The town of Mġarr grew around the shallow harbour that shares its name. Ferry services to Malta were in operation by 1241, and fishing was already established. While the area around the harbour was developed over the following centuries, there was little development of the harbour itself until 1841, when a breakwater was constructed to provide more shelter for the port. This breakwater was strengthened and extended several times up to 1906. A larger breakwater was constructed between 1929 and 1935, and two more in 1969; on completion of the latter, the area of the port was expanded to 121,400 square metres.

The ferry terminal was rebuilt at a cost of €9.3 million in the early 21st century. Work began in 2001 and took seven years, with the terminal opening in February 2008. The harbour now has facilities for around 600 passengers and 200 cars. The design of the new harbour was changed during the construction process to reduce its visual impact on the surrounding landscape.

==Economy and facilities==

Mġarr is the largest fishing village on Gozo. In addition to the ferry terminal, a yacht marina is also located in the town. Mġarr is overlooked by Fort Chambray, constructed in 1749 by the Knights of St. John.
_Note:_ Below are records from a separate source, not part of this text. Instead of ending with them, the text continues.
## config.mk

```make
export PLATFORM = sky130hd
export DESIGN_NAME = dma_csr_top
export DESIGN_NICKNAME = d
export VERILOG_FILES = /design/src/rtl/dma_csr_pkg.sv /design/src/rtl/dma_csr_ctrl.sv /design/src/rtl/dma_csr_flags.sv /design/src/rtl/dma_csr_rdmux.sv /design/src/rtl/dma_csr_top.sv
export SDC_FILE = /design/constraint.sdc
export NUM_CORES = 1
export LEC_CHECK = 0
export BUFFER_PORTS_ARGS = -buffer_cell sky130_fd_sc_hd__clkbuf_2
export CAP_MARGIN = 15
export CORE_AREA = 3 3 86 88
export DETAILED_ROUTE_END_ITERATION = 12
export DIE_AREA = 0 0 89 91
export PLACE_DENSITY = 0.71
export SYNTH_ARGS = -nofsm -noshare
export SYNTH_HDL_FRONTEND = slang
export SYNTH_SLANG_ARGS = --single-unit
export TNS_END_PERCENT = 20
```

## constraint.sdc

```tcl
create_clock -name clk_i -period 1.3 [get_ports clk_i]
set_clock_uncertainty 0.1 [all_clocks]
set_input_delay 0 -clock clk_i [delete_from_list [all_inputs] [get_ports clk_i]]
set_output_delay 0 -clock clk_i [all_outputs]
set_load 0.01 [all_outputs]
```

## src/rtl/dma_csr_pkg.sv

```systemverilog
package dma_csr_pkg;
  localparam int unsigned AW        = 8;
  localparam int unsigned DW        = 32;
  localparam int unsigned SLICE_W   = 4;
  localparam int unsigned ERR_LSB   = 8;
  localparam int unsigned STATE_LSB = 16;
  localparam int unsigned STATE_W   = 2;
  localparam logic [AW-1:0] OFF_CTRL = 8'h00;
  localparam logic [AW-1:0] OFF_IEN  = 8'h08;
  localparam logic [AW-1:0] OFF_STAT = 8'h10;
endpackage

```

## src/rtl/dma_csr_ctrl.sv

```systemverilog
module dma_csr_ctrl #(
  parameter int unsigned NCH = 8
) (
  input  logic                                   clk_i,
  input  logic                                   rst_ni,
  input  logic                                   wr_ctrl_i,
  input  logic                                   wr_ien_i,
  input  logic [dma_csr_pkg::SLICE_W*NCH-1:0]    ctrl_wdata_i,
  input  logic [NCH-1:0]                         ien_wdata_i,
  output logic [dma_csr_pkg::SLICE_W*NCH-1:0]    ctrl_q_o,
  output logic [NCH-1:0]                         ien_q_o
);
  localparam int unsigned CW = dma_csr_pkg::SLICE_W * NCH;

  logic [CW-1:0] slice_mask;

  // mode (2 bits) + direction (1 bit) kept per slice; top bit reserved
  for (genvar n = 0; n < NCH; n++) begin : g_mask
    assign slice_mask[n*dma_csr_pkg::SLICE_W +: dma_csr_pkg::SLICE_W] = 4'b0111;
  end

  always_ff @(posedge clk_i or negedge rst_ni) begin
    if (!rst_ni) begin
      ctrl_q_o <= '0;
      ien_q_o  <= '0;
    end else begin
      if (wr_ctrl_i) ctrl_q_o <= ctrl_wdata_i & slice_mask;
      if (wr_ien_i)  ien_q_o  <= ien_wdata_i;
    end
  end
endmodule

```

## src/rtl/dma_csr_flags.sv

```systemverilog
module dma_csr_flags #(
  parameter int unsigned NCH = 8
) (
  input  logic           clk_i,
  input  logic           rst_ni,
  input  logic [NCH-1:0] done_i,
  input  logic [NCH-1:0] err_i,
  input  logic [NCH-1:0] clr_irq_i,
  input  logic [NCH-1:0] clr_err_i,
  output logic [NCH-1:0] irq_q_o,
  output logic [NCH-1:0] err_q_o
);
  for (genvar n = 0; n < NCH; n++) begin : g_ch
    logic set_irq;
    assign set_irq = done_i[n] | err_i[n];

    // set dominates clear in the same cycle
    always_ff @(posedge clk_i or negedge rst_ni) begin
      if (!rst_ni) begin
        irq_q_o[n] <= 1'b0;
        err_q_o[n] <= 1'b0;
      end else begin
        irq_q_o[n] <= set_irq  | (irq_q_o[n] & ~clr_irq_i[n]);
        err_q_o[n] <= err_i[n] | (err_q_o[n] & ~clr_err_i[n]);
      end
    end
  end
endmodule

```

## src/rtl/dma_csr_rdmux.sv

```systemverilog
module dma_csr_rdmux #(
  parameter int unsigned NCH = 8
) (
  input  logic                                   rd_i,
  input  logic [dma_csr_pkg::AW-1:0]             addr_i,
  input  logic [dma_csr_pkg::SLICE_W*NCH-1:0]    ctrl_i,
  input  logic [NCH-1:0]                         ien_i,
  input  logic [NCH-1:0]                         irq_i,
  input  logic [NCH-1:0]                         err_i,
  input  logic [dma_csr_pkg::STATE_W*NCH-1:0]    state_i,
  output logic [dma_csr_pkg::DW-1:0]             rdata_o
);
  import dma_csr_pkg::*;

  logic [DW-1:0] stat_word;

  always_comb begin
    stat_word = '0;
    stat_word[NCH-1:0]                        = irq_i;
    stat_word[ERR_LSB +: NCH]                 = err_i;
    stat_word[STATE_LSB +: STATE_W*NCH]       = state_i;
  end

  always_comb begin
    rdata_o = '0;
    if (rd_i) begin
      unique case (addr_i)
        OFF_CTRL: rdata_o[SLICE_W*NCH-1:0] = ctrl_i;
        OFF_IEN:  rdata_o[NCH-1:0]         = ien_i;
        OFF_STAT: rdata_o                  = stat_word;
        default:  rdata_o                  = '0;
      endcase
    end
  end
endmodule

```

## src/rtl/dma_csr_top.sv

```systemverilog
module dma_csr_top #(
  parameter int unsigned NCH = 8
) (
  input  logic                                clk_i,
  input  logic                                rst_ni,
  input  logic                                req_i,
  input  logic                                we_i,
  input  logic [7:0]                          addr_i,
  input  logic [31:0]                         wdata_i,
  output logic [31:0]                         rdata_o,
  input  logic [NCH-1:0]                      done_i,
  input  logic [NCH-1:0]                      err_i,
  input  logic [2*NCH-1:0]                    state_i,
  output logic [4*NCH-1:0]                    ch_cfg_o,
  output logic                                irq_o
);
  import dma_csr_pkg::*;

  logic           wr_en, rd_en;
  logic           wr_stat;
  logic [NCH-1:0] irq_flags, err_flags, irq_en;
  logic [NCH-1:0] clr_irq, clr_err;

  assign wr_en   = req_i & we_i;
  assign rd_en   = req_i & ~we_i;
  assign wr_stat = wr_en && (addr_i == OFF_STAT);
  assign clr_irq = wr_stat ? wdata_i[NCH-1:0]       : '0;
  assign clr_err = wr_stat ? wdata_i[ERR_LSB +: NCH] : '0;

  dma_csr_ctrl #(.NCH(NCH)) u_ctrl (
    .clk_i       (clk_i),
    .rst_ni      (rst_ni),
    .wr_ctrl_i   (wr_en && (addr_i == OFF_CTRL)),
    .wr_ien_i    (wr_en && (addr_i == OFF_IEN)),
    .ctrl_wdata_i(wdata_i[SLICE_W*NCH-1:0]),
    .ien_wdata_i (wdata_i[NCH-1:0]),
    .ctrl_q_o    (ch_cfg_o),
    .ien_q_o     (irq_en)
  );

  dma_csr_flags #(.NCH(NCH)) u_flags (
    .clk_i    (clk_i),
    .rst_ni   (rst_ni),
    .done_i   (done_i),
    .err_i    (err_i),
    .clr_irq_i(clr_irq),
    .clr_err_i(clr_err),
    .irq_q_o  (irq_flags),
    .err_q_o  (err_flags)
  );

  dma_csr_rdmux #(.NCH(NCH)) u_rdmux (
    .rd_i   (rd_en),
    .addr_i (addr_i),
    .ctrl_i (ch_cfg_o),
    .ien_i  (irq_en),
    .irq_i  (irq_flags),
    .err_i  (err_flags),
    .state_i(state_i),
    .rdata_o(rdata_o)
  );

  assign irq_o = |(irq_flags & irq_en);
endmodule

```

==> reports/summary.txt <==
Failing checks = negative setup slack
H-tree levels = 2
DR DRC count = 0
Yosys warns = 0
Area post-placement = 3500 um2
CP Capture Type = output port
Tcrit/Tclk final = 1.07
Synth Register Bits = 48
Vias per inst = 4.98
CTS Root Buffer Type = clkbuf_8
Total GRT Usage = 0.200
Power Density = 748 nW/um2
Sw power = 0.000775 W
Power Internal = 0.00240 W
Clk pwr share = 0.340
PnR worst setup slack = -0.0952 ns
Yosys top cell area share = 0.453
# fillers = 559
Drt pass-1 iters = 4
Die H = 91 um
WP data required = 1.20 ns
Peak VDD IR = 0.324 mV
Register area = 1200 um2
Ratio of cells with drive above 1 in the final layout = 0.519
Switching share of total power = 0.244
Final Hold Viols = 0
Register area share after synthesis = 0.453
Vias in the first global route = 2606
Top post-synthesis cells by area = dfrtp_1 (45%), mux2_4 (11%), mux2i_1 (9.1%)
Synth Cell Area = 2650 um2
# nets final = 514
Area Overhead vs Synth = 60.1%
Fin area = 4250 um2
Largest net degree at the start of global routing = 49
Mean area per synthesized cell = 11.2 um2
Crit path launch type = register
Remaining global-route overflow = 0
Post-synth top flop = dfrtp_1
Placed Cells = 454
Crit path largest cell delay = 0.38 ns
Filler-free cell count of the finished design = 519
Antenna viol nets, final = 0
Hold Crit Class = primary input to asynchronous set/reset pin
Crit path time final = 1.40 ns
Clk pin slew, worst setup/hold paths = 0.09 ns
Static leakage = 2.16 nW
Clk_lat worst skew = 0.30 ns
MaxCap Viol Count = 0
Fmax = 0.717 GHz
RSZ-0062 raised after global routing = yes
FP Rows = 30
# diodes = 0
Clock sink total = 48
Area taken by multi-input logic gates = 1400 um2
CP Max Fanout = 3
Core ar. = 6720 um2
Post-synth EDFFs = 0
Worst-path cell chain = mux2i_1 > or2_4 > a21oi_2 > buf_2
Tot Pwr = 0.00318 W
I/O pin cnt = 141
Post-Syn Instances = 236
CTS tree = built
IO Port Bufs = 128
Critical path class = register to output port
Initial Utilization = 0.395
Total wire length = 8200 um
First-pass GRT wire length = 12600 um
Register share of total power = 0.485
Comb pwr share = 0.176
Status = finished with violations
Unique masters post-synth = 29
Worst-path cell with the longest stage delay = dfrtp_1
Vias = 2584
Async set-reset flop share out of synthesis = 1.00
Full die area = 8100 um2
DP Wirelength = 5710 um
Final setup violation count = 7
WP data arrival = 1.30 ns
Largest area contributor in the netlist = dfrtp_1
CTS Buffer Depth = 2
Number of buffers created by CTS = 5
Final Max Slew Viols = 0
Chip width = 89 um
Routability cong. = 0.766
Post-detailed-route wirelength per cell = 15.8 um
Detailed Route Iter0 Violations = 72
Initial antenna violation count = 0
[final cells by class]
class | instances | share of cell area
timing repair buffer | 208 | 0.338
multi-input combinational | 175 | 0.331
tap | 80 | 0.0236
clock buffer | 6 | 0.0171
clock inverter | 2 | 0.00825
sequential | 48 | 0.283
[worst paths after layout]
check | from | to | slack (ns) | depth (start not counted)
worst max-delay path | u_ctrl.ien_q_o[4] | rdata_o[4] | -0.1 | 4
worst min-delay path | rst_ni | u_ctrl.ctrl_q_o[16] | 0.12 | 3
worst max register to register | u_ctrl.ctrl_q_o[0] | u_ctrl.ctrl_q_o[0] | 0.18 | 3
worst min register to register | u_flags.err_q_o[3] | u_flags.err_q_o[3] | 0.43 | 2
max in group asynchronous | rst_ni | u_flags.err_q_o[3] | 0.76 | 3
min in group clk_i | req_i | u_flags.err_q_o[0] | 0.17 | 5
[stage by stage]
stage	setup TNS (ns)	setup WS, ns	util	hold WS, ns
floorplan	-1.55	-0.0776	-	-0.396
global placement	-3.78	-0.146	0.522	-0.0874
detailed placement	-3.65	-0.164	0.522	-0.0876
CTS	-0.661	-0.106	0.620	0.129
global route	-1.09	-0.154	0.632	0.136
finish	-0.421	-0.0952	0.632	0.121
[Yosys cell counts, types with 7 or more instances]
master   number
dfrtp_1      48
nor2_1       29
mux2i_1      24
mux2_4       20
nor3_1       16
a21oi_1      14
mux2_2       12
a31oi_1       8
buf_4         8
nor3b_1       8
nand2_1       7
[logic make-up after synthesis]
kind of cell / Yosys count / share of synthesized area
AOI/OAI and AO/OA: 28 / 0.0623
buffers and inverters: 20 / 0.0571
DFF: 48 / 0.453
muxes: 56 / 0.255
other: 1 / 0.00141
and+or+nand+nor: 83 / 0.172
[state kept, by name (all words and copies together) (netlist names)]
name and flops:
u_flags.err_q_o 8, u_ctrl.ien_q_o 8, u_ctrl.ctrl_q_o 24, u_flags.irq_q_o 8
[worst max-delay path: cells and delay by family, from the launching register on]
kind / cells / cell delay (ns)
flops: 1 / 0.38
simple gates: 1 / 0.23
mux: 1 / 0.08
compound gates: 1 / 0.14
buf+inv: 1 / 0.15
[layout by cell type (no fill, tap or decap), types with 6 or more instances in the layout]
master,Yosys,routed
clkbuf_2,0,110
dfrtp_1,48,48
dlygate4sd3_1,0,45
buf_4,8,28
mux2i_1,24,24
nor2_1,29,23
mux2_4,20,20
buf_2,5,17
nor3_1,16,16
mux2_2,12,12
a31oi_1,8,8
nor3b_1,8,8
a21oi_1,14,8
conb_1,1,8
nand2_1,7,7
nor2_2,0,6
and3_1,6,6
[power by group through the flow]
| stage | Sequential, W | Clock [W] | Combinational [W] |
|---|---|---|---|
| 6_report | 0.00154 | 0.00108 | 0.000558 |
| 5_1_grt | 0.00154 | 0.00117 | 0.000606 |
| 4_1_cts | 0.00154 | 0.00111 | 0.000545 |
| 3_5_place_dp | 0.00157 | 0 | 0.000418 |
| 3_3_place_gp | 0.00157 | 0 | 0.000410 |
| 2_1_floorplan | 0.00158 | 0 | 0.000177 |
[routing by layer]
layer  part of all wire  track usage  vias up
met4              0.014       0.0496        0
met3              0.075       0.0526       10
met1               0.40        0.238     1241
met5                  0            0        -
li1                   -            -     1230
met2               0.51        0.350      103
[timing repair]
item                       CTS  global route
cloned                       0             0
setup buffers                9             3
resized for setup           10            34
hold endpoints to repair    96             0
setup endpoints to repair   13            20
hold buffers                45             0
pin swaps                    4             7
(Power assumes the default switching activity.)
==> src/rtl/gate_pass_pkg.sv <==
package gate_pass_pkg;

  // passage phases; IN_* follow an entry, OUT_* an exit, WAIT parks until clear
  typedef enum logic [2:0] {
    GP_IDLE   = 3'd0,
    GP_IN_A   = 3'd1,
    GP_IN_AB  = 3'd2,
    GP_IN_B   = 3'd3,
    GP_OUT_B  = 3'd4,
    GP_OUT_AB = 3'd5,
    GP_OUT_A  = 3'd6,
    GP_WAIT   = 3'd7
  } gp_state_t;

  localparam int GP_LANES    = 2;
  localparam int GP_LANE_IN  = 0;
  localparam int GP_LANE_OUT = 1;

  // sensor pair codes, outer beam in bit 1
  localparam logic [1:0] AB_CLR   = 2'b00;
  localparam logic [1:0] AB_OUTER = 2'b10;
  localparam logic [1:0] AB_BOTH  = 2'b11;
  localparam logic [1:0] AB_INNER = 2'b01;

endpackage

==> src/rtl/gate_pass_next.sv <==
module gate_pass_next
  import gate_pass_pkg::*;
#(
  parameter int LANES = GP_LANES
) (
  input  gp_state_t         st,
  input  logic [1:0]        ab,
  output gp_state_t         nxt,
  output logic [LANES-1:0]  done
);

  always_comb begin
    nxt  = st;
    done = '0;
    unique case (st)
      GP_IDLE: begin
        case (ab)
          AB_OUTER: nxt = GP_IN_A;
          AB_INNER: nxt = GP_OUT_B;
          AB_BOTH:  nxt = GP_WAIT;
          default:  nxt = GP_IDLE;
        endcase
      end
      GP_IN_A: begin
        case (ab)
          AB_BOTH:  nxt = GP_IN_AB;
          AB_CLR:   nxt = GP_IDLE;
          AB_INNER: nxt = GP_WAIT;
          default:  nxt = GP_IN_A;
        endcase
      end
      GP_IN_AB: begin
        case (ab)
          AB_INNER: nxt = GP_IN_B;
          AB_OUTER: nxt = GP_IN_A;
          AB_CLR:   nxt = GP_IDLE;
          default:  nxt = GP_IN_AB;
        endcase
      end
      GP_IN_B: begin
        case (ab)
          AB_CLR: begin
            nxt              = GP_IDLE;
            done[GP_LANE_IN] = 1'b1;
          end
          AB_BOTH:  nxt = GP_IN_AB;
          AB_OUTER: nxt = GP_WAIT;
          default:  nxt = GP_IN_B;
        endcase
      end
      GP_OUT_B: begin
        case (ab)
          AB_BOTH:  nxt = GP_OUT_AB;
          AB_CLR:   nxt = GP_IDLE;
          AB_OUTER: nxt = GP_WAIT;
          default:  nxt = GP_OUT_B;
        endcase
      end
      GP_OUT_AB: begin
        case (ab)
          AB_OUTER: nxt = GP_OUT_A;
          AB_INNER: nxt = GP_OUT_B;
          AB_CLR:   nxt = GP_IDLE;
          default:  nxt = GP_OUT_AB;
        endcase
      end
      GP_OUT_A: begin
        case (ab)
          AB_CLR: begin
            nxt               = GP_IDLE;
            done[GP_LANE_OUT] = 1'b1;
          end
          AB_BOTH:  nxt = GP_OUT_AB;
          AB_INNER: nxt = GP_WAIT;
          default:  nxt = GP_OUT_A;
        endcase
      end
      default: begin
        nxt = (ab == AB_CLR) ? GP_IDLE : GP_WAIT;
      end
    endcase
  end

endmodule

==> src/rtl/gate_state_reg.sv <==
module gate_state_reg
  import gate_pass_pkg::*;
#(
  parameter gp_state_t RESET_STATE = GP_IDLE
) (
  input  logic      clk,
  input  logic      rst,
  input  gp_state_t nxt,
  output gp_state_t st
);

  always_ff @(posedge clk) begin
    if (rst) st <= RESET_STATE;
    else     st <= nxt;
  end

endmodule

==> src/rtl/gate_pulse_reg.sv <==
module gate_pulse_reg #(
  parameter int LANES = 2
) (
  input  logic             clk,
  input  logic             rst,
  input  logic [LANES-1:0] fire,
  output logic [LANES-1:0] pulse
);

  for (genvar i = 0; i < LANES; i++) begin : g_lane
    always_ff @(posedge clk) begin
      if (rst) pulse[i] <= 1'b0;
      else     pulse[i] <= fire[i];
    end
  end

endmodule

==> src/rtl/gate_pass_detector.sv <==
module gate_pass_detector
  import gate_pass_pkg::*;
(
  input  logic clk,
  input  logic rst,
  input  logic sens_outer,
  input  logic sens_inner,
  output logic car_in,
  output logic car_out
);

  localparam int LANES = GP_LANES;

  gp_state_t        st_q;
  gp_state_t        st_d;
  logic [LANES-1:0] fire;
  logic [LANES-1:0] pulse;
  logic [1:0]       ab;

  assign ab = {sens_outer, sens_inner};

  gate_pass_next #(.LANES(LANES)) u_next (
    .st   (st_q),
    .ab   (ab),
    .nxt  (st_d),
    .done (fire)
  );

  gate_state_reg #(.RESET_STATE(GP_IDLE)) u_state (
    .clk (clk),
    .rst (rst),
    .nxt (st_d),
    .st  (st_q)
  );

  gate_pulse_reg #(.LANES(LANES)) u_pulse (
    .clk   (clk),
    .rst   (rst),
    .fire  (fire),
    .pulse (pulse)
  );

  assign car_in  = pulse[GP_LANE_IN];
  assign car_out = pulse[GP_LANE_OUT];

endmodule

==> config.mk <==
export PLATFORM = sky130hd
export DESIGN_NAME = gate_pass_detector
export DESIGN_NICKNAME = d
export VERILOG_FILES = /design/src/rtl/gate_pass_pkg.sv /design/src/rtl/gate_pass_next.sv /design/src/rtl/gate_state_reg.sv /design/src/rtl/gate_pulse_reg.sv /design/src/rtl/gate_pass_detector.sv
export SDC_FILE = /design/constraint.sdc
export NUM_CORES = 1
export LEC_CHECK = 0
export BUFFER_PORTS_ARGS = -buffer_cell sky130_fd_sc_hd__buf_2
export CORE_AREA = 2 2 39 41
export DETAILED_ROUTE_END_ITERATION = 7
export DIE_AREA = 0 0 41 43
export PLACE_DENSITY = 0.58
export SLEW_MARGIN = 20
export SYNTH_ARGS = -nofsm -noshare
export SYNTH_HDL_FRONTEND = slang
export SYNTH_HIERARCHICAL = 1
export SYNTH_SLANG_ARGS = --single-unit
==> constraint.sdc <==
create_clock -name clk -period 3.3 [get_ports clk]
set_input_delay 0.66 -clock clk [delete_from_list [all_inputs] [get_ports clk]]
set_output_delay 0.66 -clock clk [all_outputs]
set_load 0.01 [all_outputs]
==> results_dict.tcl <==
set metrics [dict create \
    ctsHoldBuffers 0 \
    min_path_type "in -> reg" \
    max-slew-margin-rel_pct 74.2 \
    fmax_mhz 624 \
    period_needed_ns 1.60 \
    post_cts_resize_count 0 \
    drt_iter0_markers 1 \
    critPathMostFrequentCell "inv_1" \
    syn_nets 55 \
    n_antenna_cell 0 \
    avgSynthCellArea_um2 9.18 \
    synth_adder_area_share_pct 21.7 \
    async_flop_share_pct 0 \
    synth_ff_type "dfxtp_1" \
    synth-compound-area-share_pct 19.5 \
    synthXorXnorAreaFrac_pct 0 \
    grt.met3_usage_pct 0 \
    cpPeakStageDelay_ns 0.37 \
    synth.distinct_cells 25 \
    groute.usage.overall_pct 10.6 \
    synthTopCellsByArea "dfxtp_1, ha_1, nor2b_1, a211o_1, nor3b_1" \
    port_buffers 5 \
    start_kind "input port" \
    dpl.cell_count 63 \
    ir_drop_mv 0.109 \
    crit_chain "buf_2 -> inv_1 -> ha_1 -> inv_1 -> or3_1 -> nand4_1 -> nor2b_1" \
    grt_pass1_wl_mm 1.26 \
    yosys-mux-area-fraction_pct 2.48 \
    synth_enable_flop_cells 0 \
    path_buf_inv 3 \
    drt_first_pass_iters 4 \
    antenna_found_initial 0 \
    p_leak_uw 0.000211 \
    drcViolationCount 0 \
    cts.htree.levels 1 \
    synth_common_cells "ha_1, dfxtp_1, nor2b_1" \
    synth_top_family_by_area "simple AND/OR/NAND/NOR gates" \
    cp_max_fo 5 \
    placementRows 14 \
    core_um2 1380 \
    clock_path_buffers 2 \
    place_congestion 0.713 \
    wl_per_cell_um 11.0 \
    worst_pin_slew_ns 0.386 \
    worst_ep_required_time_ns 3.48 \
    clock-sinks 5 \
    clk_latency_ns 0.24 \
    cts_root_buffer "clkbuf_4" \
    period_share_pct 48.6 \
    cts_buffers 3 \
    routed_wl_um 734 \
    die_w_um 41 \
    ant_nets 0 \
    drv_slew 0 \
    status "complete, no violations" \
    synth.yosys.warnings 6 \
    critPathSlowestCell "or3_1" \
    maxCapViolations 0 \
    grt_pass1_vias 332 \
    critPathKind "in -> reg" \
    grtUsageMet1_pct 11.8 \
    setup_tns_ns 0 \
    yosysTopAreaCell "dfxtp_1" \
    dp_hpwl_um 500 \
    cellPowerDensity_nw_per_um2 411 \
    routed_via_density 5.27 \
    synth.most_common_cell "ha_1" \
    use_met2_pct 16.9 \
    vias 353 \
    final-setup-viol-count 0 \
    cpLargestDelayFamily "simple AND/OR/NAND/NOR gates" \
    clk_pin_slew_ns 0.04 \
    netlist_instances 44 \
    place_ws_ns 1.44 \
    initial_core_util_pct 29.2 \
    setup_slack_ns 1.70 \
    overflow 0 \
    tritoncts "built" \
    seq_area_frac_synth_pct 24.8 \
    grt_max_degree 13 \
    rsz0062_at_grt "false" \
    layout-drive-gt1-share_pct 17.6 \
    post-cts-setup-buffers 0 \
    synth_area_um2 404 \
    final_cells 67 \
    die_h_um 43 \
    synth_seq_cells 5 \
    die_area_um2 1760 \
    finalHoldViolCount 0 \
    end_kind "flip-flop" \
    syn2layout_area_growth_pct 13.6 \
    worstPathArrival_ns 1.78 \
    yosysTopAreaCellShare_pct 24.8 \
    fin_worst_skew_ns 0.00401 \
    final_nets 63 \
    post_synth_and_or_nand_nor_area_fraction_pct 24.8 \
    ios 6 \
    grt-busiest-layer "met2" \
]
-- per-stage QoR --
stage / instance area, µm² / hold WS, ns / util [%] / power, µW
2_1_floorplan: 404 / 0.636 / - / 112
3_3_place_gp: 433 / 0.721 / 31.3 / 119
3_5_place_dp: 433 / 0.715 / 31.3 / 119
4_1_cts: 459 / 0.640 / 33.2 / 193
5_1_grt: 459 / 0.648 / 33.2 / 204
6_report: 459 / 0.655 / 33.2 / 189
-- state kept, by name, indices dropped and copies added, names as in the netlist --
name,cells
u_state/st,3
u_pulse/pulse,2
-- routing by layer --
layer | share of wire (%) | vias up
met5 | 0 | -
met4 | 0 | 0
met2 | 49 | 10
met1 | 47 | 170
li1 | - | 173
met3 | 3.7 | 0
-- power by group --
| group | switching (µW) | total [µW] | leakage (µW) | internal (µW) |
|---|---|---|---|---|
| registers | 12.9 | 78.8 | 0.0000410 | 65.9 |
| clock network | 24.0 | 69.7 | 0.0000150 | 45.6 |
| logic | 17.7 | 40.4 | 0.000155 | 22.8 |
| total | 54.6 | 189 | 0.000211 | 134 |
In May 2010, it was announced that the marina would be privatised. Operation transferred to the Harbour Management Company Limited, which intended to develop and modernise the marina.

The Gleneagles Bar, which stands next to the original jetty in the harbour, was constructed as a cabin for ferry passengers in 1732 and has a unique sloping roof.

==Transport==
Mġarr is linked by ferry services to Ċirkewwa and Valletta on Malta and to the island of Comino. Buses run to Victoria and Marsalforn.